▶
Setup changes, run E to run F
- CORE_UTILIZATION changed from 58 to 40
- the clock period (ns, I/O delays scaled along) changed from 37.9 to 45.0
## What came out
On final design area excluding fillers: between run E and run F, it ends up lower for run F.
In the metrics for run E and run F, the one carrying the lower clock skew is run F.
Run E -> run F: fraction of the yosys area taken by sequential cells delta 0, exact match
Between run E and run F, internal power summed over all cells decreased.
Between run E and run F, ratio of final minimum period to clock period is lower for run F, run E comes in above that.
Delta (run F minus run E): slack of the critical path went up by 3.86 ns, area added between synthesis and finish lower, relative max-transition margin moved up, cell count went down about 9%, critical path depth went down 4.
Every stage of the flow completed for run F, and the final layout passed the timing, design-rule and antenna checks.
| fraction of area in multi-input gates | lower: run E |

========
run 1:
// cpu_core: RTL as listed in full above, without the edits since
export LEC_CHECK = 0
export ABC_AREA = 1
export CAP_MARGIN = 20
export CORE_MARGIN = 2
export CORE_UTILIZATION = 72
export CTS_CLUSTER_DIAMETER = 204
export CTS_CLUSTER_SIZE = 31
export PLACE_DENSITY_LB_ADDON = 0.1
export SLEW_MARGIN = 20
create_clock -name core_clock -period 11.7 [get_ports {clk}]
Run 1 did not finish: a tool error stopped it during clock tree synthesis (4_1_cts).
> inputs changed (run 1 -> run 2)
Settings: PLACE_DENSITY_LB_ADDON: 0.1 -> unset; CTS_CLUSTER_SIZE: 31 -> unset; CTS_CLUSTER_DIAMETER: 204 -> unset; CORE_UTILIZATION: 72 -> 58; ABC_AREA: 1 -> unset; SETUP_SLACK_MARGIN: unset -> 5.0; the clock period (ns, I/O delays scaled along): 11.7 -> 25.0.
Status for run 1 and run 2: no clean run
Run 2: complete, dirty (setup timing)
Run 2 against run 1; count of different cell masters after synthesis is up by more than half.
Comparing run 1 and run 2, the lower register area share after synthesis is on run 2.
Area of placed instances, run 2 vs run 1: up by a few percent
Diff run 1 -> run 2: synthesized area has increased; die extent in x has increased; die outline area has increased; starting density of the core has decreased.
Design mac_unit, start of the top module:
module mac_unit(input clk,en,clr,
                input [15:0]a,b,
                output [39:0]c);
wire [31:0]temp1;
mul_16x16 m1(clk,a,b,temp1);
accumulator a1(clk,en,clr,temp1,c);
endmodule
make LEC_CHECK=0 ABC_AREA=1 CAP_MARGIN=5 CELL_PAD_IN_SITES_DETAIL_PLACEMENT=0 CELL_PAD_IN_SITES_GLOBAL_PLACEMENT=1 CORE_MARGIN=2 CORE_UTILIZATION=72 CTS_CLUSTER_SIZE=17 GPL_ROUTABILITY_DRIVEN=0 MAX_ROUTING_LAYER=met4 SETUP_SLACK_MARGIN=-0.49 SLEW_MARGIN=20 finish   # period 6.93 ns
run.sh (not shown) runs the stock make flow with config.mk's settings and CLKGATE_MAP_FILE=.
The baseline did not get past global placement without I/O (3_1_place_gp_skip_io) with GPL-0301.
== v22 ==
## byte_unit_top
module byte_unit_top (
  input clk,
  input rstn,
  output  [7:0] imem_addr,
  input  [20:0] imem_data,
  output  [7:0] dmem_addr,
  output        dmem_we,
  output [15:0] dmem_wdata,
  input  [15:0] dmem_rdata,
  input  sema_valid_i,  
  input  sema_data_i,   
  output sema_ready_o,  
  input  sema_is_empty_i,  
  output sema_write_o,     
  output sema_data_o,      
  output halted
);
For scale: roughly 4000 cells after synthesis, roughly 490 flip-flops, roughly 79 I/O pins.
make LEC_CHECK=0 ABC_AREA=1 CAP_MARGIN=20 CORE_ASPECT_RATIO=0.5 CORE_MARGIN=2 CORE_UTILIZATION=72 CTS_CLUSTER_DIAMETER=364 CTS_CLUSTER_SIZE=95 PLACE_DENSITY=0.36 SETUP_SLACK_MARGIN=0.32 SLEW_MARGIN=20 TNS_END_PERCENT=10 finish   # period 2.21 ns
run.sh (not shown) runs the stock make flow with config.mk's settings and CLKGATE_MAP_FILE=.
v22: GRT-0232 in 5_1_grt -> run aborted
◀
### Task to complete
Repeat exactly the lines of the data from the first one through the line with "In the metrics", both of them included.

### Answer box
Setup changes, run E to run F
- CORE_UTILIZATION changed from 58 to 40
- the clock period (ns, I/O delays scaled along) changed from 37.9 to 45.0
## What came out
On final design area excluding fillers: between run E and run F, it ends up lower for run F.
In the metrics for run E and run F, the one carrying the lower clock skew is run F.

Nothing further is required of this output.